子どものころにあこがれたロボットを自分たちの手で形にした。バイクのような乗り物に変身できる二足歩行型で、岐阜高専(本巣市)のロボット研究会が約4カ月かけて完成させた。21日に東京の両国国技館で開かれる「全国高専ロボコン」で全国デビューする。
「子どものころにテレビで見たカーレンジャーみたいな変身ロボットを作りたかったんです」。リーダーの春見光揮(こうき)さん(4年)は、熱っぽく語る。今年のロボコンは、全国の約120チームから選ばれた25体のロボットが7.5メートルのコースを往復して速さを競う。往路は人間のように歩き、復路は人が乗った乗り物をロボットが運ぶルールだ。
春見さんのチームは、折り返し地点でロボットと二輪車が合体し、バイクのような姿になってゴールをめざす。「変身型」は珍しく、予選の東海北陸地区大会では、このアイデアも高く評価された。

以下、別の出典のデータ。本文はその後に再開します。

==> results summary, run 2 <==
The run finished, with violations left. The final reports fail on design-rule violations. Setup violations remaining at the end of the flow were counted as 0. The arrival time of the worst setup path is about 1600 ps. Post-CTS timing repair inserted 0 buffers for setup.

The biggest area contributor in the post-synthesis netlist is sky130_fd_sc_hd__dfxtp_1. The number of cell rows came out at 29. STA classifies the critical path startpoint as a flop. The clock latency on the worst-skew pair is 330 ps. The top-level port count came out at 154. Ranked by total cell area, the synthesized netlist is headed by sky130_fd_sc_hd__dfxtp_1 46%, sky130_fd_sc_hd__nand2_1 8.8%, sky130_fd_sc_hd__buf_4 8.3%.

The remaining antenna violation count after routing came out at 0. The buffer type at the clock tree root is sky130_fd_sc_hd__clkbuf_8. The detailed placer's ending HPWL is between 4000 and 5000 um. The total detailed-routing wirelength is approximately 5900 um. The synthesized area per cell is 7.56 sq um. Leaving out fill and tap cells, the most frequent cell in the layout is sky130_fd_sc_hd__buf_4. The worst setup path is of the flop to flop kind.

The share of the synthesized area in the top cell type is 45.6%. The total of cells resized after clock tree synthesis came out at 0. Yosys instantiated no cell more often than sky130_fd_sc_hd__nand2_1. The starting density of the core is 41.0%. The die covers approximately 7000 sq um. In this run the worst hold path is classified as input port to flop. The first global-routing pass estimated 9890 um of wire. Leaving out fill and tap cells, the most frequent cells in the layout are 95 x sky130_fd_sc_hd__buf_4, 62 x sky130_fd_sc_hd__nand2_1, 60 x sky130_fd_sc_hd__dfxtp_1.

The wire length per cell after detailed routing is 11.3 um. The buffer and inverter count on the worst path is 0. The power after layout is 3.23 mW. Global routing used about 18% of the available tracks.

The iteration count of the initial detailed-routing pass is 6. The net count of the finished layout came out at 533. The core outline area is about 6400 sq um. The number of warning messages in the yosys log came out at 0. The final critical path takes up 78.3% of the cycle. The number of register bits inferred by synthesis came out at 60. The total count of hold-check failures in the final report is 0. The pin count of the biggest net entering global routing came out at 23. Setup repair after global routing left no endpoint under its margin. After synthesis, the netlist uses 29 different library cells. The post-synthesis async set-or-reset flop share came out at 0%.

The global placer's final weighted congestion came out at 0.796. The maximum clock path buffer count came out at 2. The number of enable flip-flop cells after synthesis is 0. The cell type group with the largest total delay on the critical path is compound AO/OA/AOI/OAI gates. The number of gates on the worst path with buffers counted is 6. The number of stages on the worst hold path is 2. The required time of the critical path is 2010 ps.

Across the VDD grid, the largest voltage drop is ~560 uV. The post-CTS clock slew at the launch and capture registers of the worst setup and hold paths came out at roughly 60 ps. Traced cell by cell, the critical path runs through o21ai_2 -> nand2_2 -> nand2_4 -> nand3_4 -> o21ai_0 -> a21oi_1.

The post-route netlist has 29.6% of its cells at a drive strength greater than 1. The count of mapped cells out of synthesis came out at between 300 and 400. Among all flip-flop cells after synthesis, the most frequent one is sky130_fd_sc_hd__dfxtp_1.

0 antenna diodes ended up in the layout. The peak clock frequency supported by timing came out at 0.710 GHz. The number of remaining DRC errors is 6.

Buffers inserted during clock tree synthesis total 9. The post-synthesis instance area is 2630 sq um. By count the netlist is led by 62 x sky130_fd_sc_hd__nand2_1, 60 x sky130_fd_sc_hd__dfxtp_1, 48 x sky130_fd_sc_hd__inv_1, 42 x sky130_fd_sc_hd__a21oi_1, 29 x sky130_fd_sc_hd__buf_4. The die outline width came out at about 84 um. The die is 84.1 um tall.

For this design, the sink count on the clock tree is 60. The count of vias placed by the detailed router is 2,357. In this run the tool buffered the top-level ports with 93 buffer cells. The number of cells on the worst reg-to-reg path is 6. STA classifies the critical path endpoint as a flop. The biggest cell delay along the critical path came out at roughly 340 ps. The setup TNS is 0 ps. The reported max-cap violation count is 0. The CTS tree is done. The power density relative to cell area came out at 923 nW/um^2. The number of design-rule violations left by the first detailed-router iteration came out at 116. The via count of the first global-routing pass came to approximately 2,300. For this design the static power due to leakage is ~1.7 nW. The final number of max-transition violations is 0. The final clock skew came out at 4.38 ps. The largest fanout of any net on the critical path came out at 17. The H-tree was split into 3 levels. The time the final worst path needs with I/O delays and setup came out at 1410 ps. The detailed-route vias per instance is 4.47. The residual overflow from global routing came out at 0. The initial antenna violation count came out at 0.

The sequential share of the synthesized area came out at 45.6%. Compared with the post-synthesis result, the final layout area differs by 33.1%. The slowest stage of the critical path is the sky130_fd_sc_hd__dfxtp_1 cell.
## config.mk

```make
export PLATFORM = sky130hd
export DESIGN_NAME = ppc_power_path_ctrl
export DESIGN_NICKNAME = d
export VERILOG_FILES = /design/src/shared/ppc_pkg.sv /design/src/hw/ppc_od_driver.sv /design/src/hw/ppc_disch_timer.sv /design/src/hw/ppc_power_path_ctrl.sv
export VERILOG_INCLUDE_DIRS = /design/src /design/src/shared
export SDC_FILE = /design/constraint.sdc
export NUM_CORES = 1
export LEC_CHECK = 0
export BUFFER_PORTS_ARGS = -buffer_cell sky130_fd_sc_hd__buf_2
export CORE_UTILIZATION = 30
export CTS_CLUSTER_DIAMETER = 200
export DETAILED_ROUTE_END_ITERATION = 8
export SYNTH_ARGS = -nofsm -noshare
export SYNTH_HDL_FRONTEND = slang
export SYNTH_SLANG_ARGS = --single-unit
```

## constraint.sdc

```tcl
create_clock -name core_clk -period 4.01 [get_ports core_clk]
set_input_delay 0.802 -clock core_clk [delete_from_list [all_inputs] [get_ports core_clk]]
set_output_delay 0.802 -clock core_clk [all_outputs]
set_load 0.02 [all_outputs]
```
==> config.mk <==
export PLATFORM = sky130hd
export DESIGN_NAME = piav_top
export DESIGN_NICKNAME = d
export VERILOG_FILES = /design/src/hw/piav_pkg.sv /design/src/hw/piav_core_if.sv /design/src/hw/piav_req.sv /design/src/hw/piav_prio.sv /design/src/hw/piav_top.sv
export SDC_FILE = /design/constraint.sdc
export NUM_CORES = 1
export LEC_CHECK = 0
export ABC_AREA = 1
export BUFFER_PORTS_ARGS = -buffer_cell sky130_fd_sc_hd__buf_2
export CAP_MARGIN = 20
export CORE_ASPECT_RATIO = 0.6
export CORE_MARGIN = 8
export CORE_UTILIZATION = 45
export DETAILED_ROUTE_END_ITERATION = 10
export PLACE_DENSITY = 0.72
export SETUP_SLACK_MARGIN = 0.2
export SLEW_MARGIN = 25
export SYNTH_ARGS = -nofsm -noshare
export SYNTH_HDL_FRONTEND = slang
export SYNTH_SLANG_ARGS = --single-unit
export TNS_END_PERCENT = 5
==> constraint.sdc <==
create_clock -name clock -period 5.8 [get_ports clock]
set_input_delay 0 -clock clock [delete_from_list [all_inputs] [get_ports clock]]
set_output_delay 0 -clock clock [all_outputs]
set_load 0.1 [all_outputs]
==> src/hw/piav_pkg.sv <==
// Purpose: Shared constants, types and helpers of the priority interrupt controller.
// Assumes: Eight request levels, level 0 has the highest priority.
// Notes:   Every figure used by the logic is named here except bit 7 and the zero fills of the low call byte.
package piav_pkg;

  localparam int NUM_LEVELS = 8;
  localparam int LVL_W      = 3;
  localparam int VBASE_W    = 5;

  typedef logic [NUM_LEVELS-1:0] piav_byte_t;
  typedef logic [LVL_W-1:0]      piav_lvl_t;

  localparam piav_byte_t CALL_OPCODE     = 8'hCD;
  localparam piav_byte_t MASK_RESET      = 8'h00;
  localparam piav_byte_t PEND_RESET      = 8'h00;
  localparam piav_byte_t ISR_RESET       = 8'h00;
  localparam piav_byte_t EDGE_PREV_RESET = 8'hFF;
  localparam piav_byte_t DATA_IDLE       = 8'h00;
  localparam piav_lvl_t  NO_GRANT_LEVEL  = 3'h7;
  localparam piav_lvl_t  CAS_IDLE        = 3'h0;

  // End of service command written with address line low.
  localparam int EOS_CMD_BIT      = 5;
  localparam int EOS_SPECIFIC_BIT = 6;

  // Programmed call address fields for the two address intervals.
  localparam int INT4_ADDR_LSB = 5;
  localparam int INT8_ADDR_LSB = 6;
  localparam int HI_ADDR_LSB   = 8;
  localparam int CALL_ADDR_MSB = 15;

  typedef enum logic [1:0] {
    ST_B1 = 2'h0,
    ST_B2 = 2'h1,
    ST_B3 = 2'h3
  } piav_strobe_e;

  // Index of the highest priority (lowest numbered) set bit; zero when none.
  function automatic piav_lvl_t first_set(input piav_byte_t v);
    piav_lvl_t r;
    r = '0;
    for (int i = NUM_LEVELS - 1; i >= 0; i--) begin
      if (v[i]) begin
        r = i[LVL_W-1:0];
      end
    end
    return r;
  endfunction

  function automatic piav_byte_t one_hot(input piav_lvl_t l);
    return piav_byte_t'(1) << l;
  endfunction

endpackage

名前は「Accel(アクセル)」。アルミ製で体長140センチ、体重25キロ。人間のようななめらかな動きに近づけようと、ひざや足首などの両足の関節部分に計12個のモーターをつけ、複雑な動きを可能にした。歩行の速さは時速1キロでやや遅めだが、「技術力には自信がある」という。500点ほどのパーツをすべて手作りした。
大会に出場するため、5月にチームを結成。研究会の4年生11人と2年生3人で、まずは設計図づくりに取り組んだ。ホンダの人間型ロボット「ASIMO(アシモ)」などの動きをビデオで繰り返し観察したという。

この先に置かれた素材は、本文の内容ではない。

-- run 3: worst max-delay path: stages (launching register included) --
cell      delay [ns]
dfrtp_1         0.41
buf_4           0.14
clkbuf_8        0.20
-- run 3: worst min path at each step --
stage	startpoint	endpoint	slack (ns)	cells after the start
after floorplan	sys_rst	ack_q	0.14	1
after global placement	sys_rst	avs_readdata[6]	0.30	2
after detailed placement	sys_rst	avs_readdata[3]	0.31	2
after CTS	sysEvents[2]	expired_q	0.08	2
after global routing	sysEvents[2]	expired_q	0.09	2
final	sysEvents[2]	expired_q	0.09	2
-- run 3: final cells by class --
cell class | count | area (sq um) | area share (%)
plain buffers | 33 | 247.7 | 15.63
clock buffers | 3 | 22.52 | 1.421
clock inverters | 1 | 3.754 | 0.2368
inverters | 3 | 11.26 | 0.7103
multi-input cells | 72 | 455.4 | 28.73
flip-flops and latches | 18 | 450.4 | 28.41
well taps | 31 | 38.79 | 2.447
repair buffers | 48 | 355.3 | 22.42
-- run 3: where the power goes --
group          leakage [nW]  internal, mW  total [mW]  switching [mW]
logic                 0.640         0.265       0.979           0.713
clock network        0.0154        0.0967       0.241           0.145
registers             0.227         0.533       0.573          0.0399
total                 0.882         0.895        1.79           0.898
## config.mk

```make
export PLATFORM = sky130hd
export DESIGN_NAME = deflection_sync_timing_core
export DESIGN_NICKNAME = d
export VERILOG_FILES = /design/src/deflection_pkg.sv /design/src/deflection_sync_timing_core.sv
export VERILOG_INCLUDE_DIRS = /design/src /design/src/src
export SDC_FILE = /design/constraint.sdc
export NUM_CORES = 1
export LEC_CHECK = 0
export BUFFER_PORTS_ARGS = -buffer_cell sky130_fd_sc_hd__buf_4
export CAP_MARGIN = 40
export CORE_MARGIN = 10
export CORE_UTILIZATION = 60
export CTS_CLUSTER_DIAMETER = 40
export DETAILED_ROUTE_END_ITERATION = 8
export PLACE_DENSITY = 0.83
export SLEW_MARGIN = 10
export SYNTH_ARGS = -nofsm -noshare
export SYNTH_HDL_FRONTEND = slang
export SYNTH_SLANG_ARGS = --single-unit
```

## constraint.sdc

```tcl
create_clock -name mclk -period 25.7 [get_ports mclk]
set_input_delay 2.57 -clock mclk [delete_from_list [all_inputs] [get_ports mclk]]
set_output_delay 2.57 -clock mclk [all_outputs]
set_load 0.01 [all_outputs]
```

「製作は失敗の繰り返しだった」。二足歩行はバランスを取るのが難しい。体が大きく揺れてなかなか前に進まなかった。最初は160センチあった体長を20センチ小さくし、足の裏に衝撃を吸収するバネをつけて解決した。
毎日、午後4時半から部室にこもった。ロボットが転倒するなど、失敗すれば一から作り直しだ。カップめんをすすりながら徹夜したこともあった。7.5メートルの歩行テストは2千回以上。操縦担当の野村真成(なおき)さん(4年)は「試行錯誤している時が面白かった」と振り返る。
4台目でやっと完成した「アクセル」。仰向けにして足の部分を二輪車と接続する。背中の部分にある、二つのおおぎ型の足を交互に動かして前進する仕組みだ。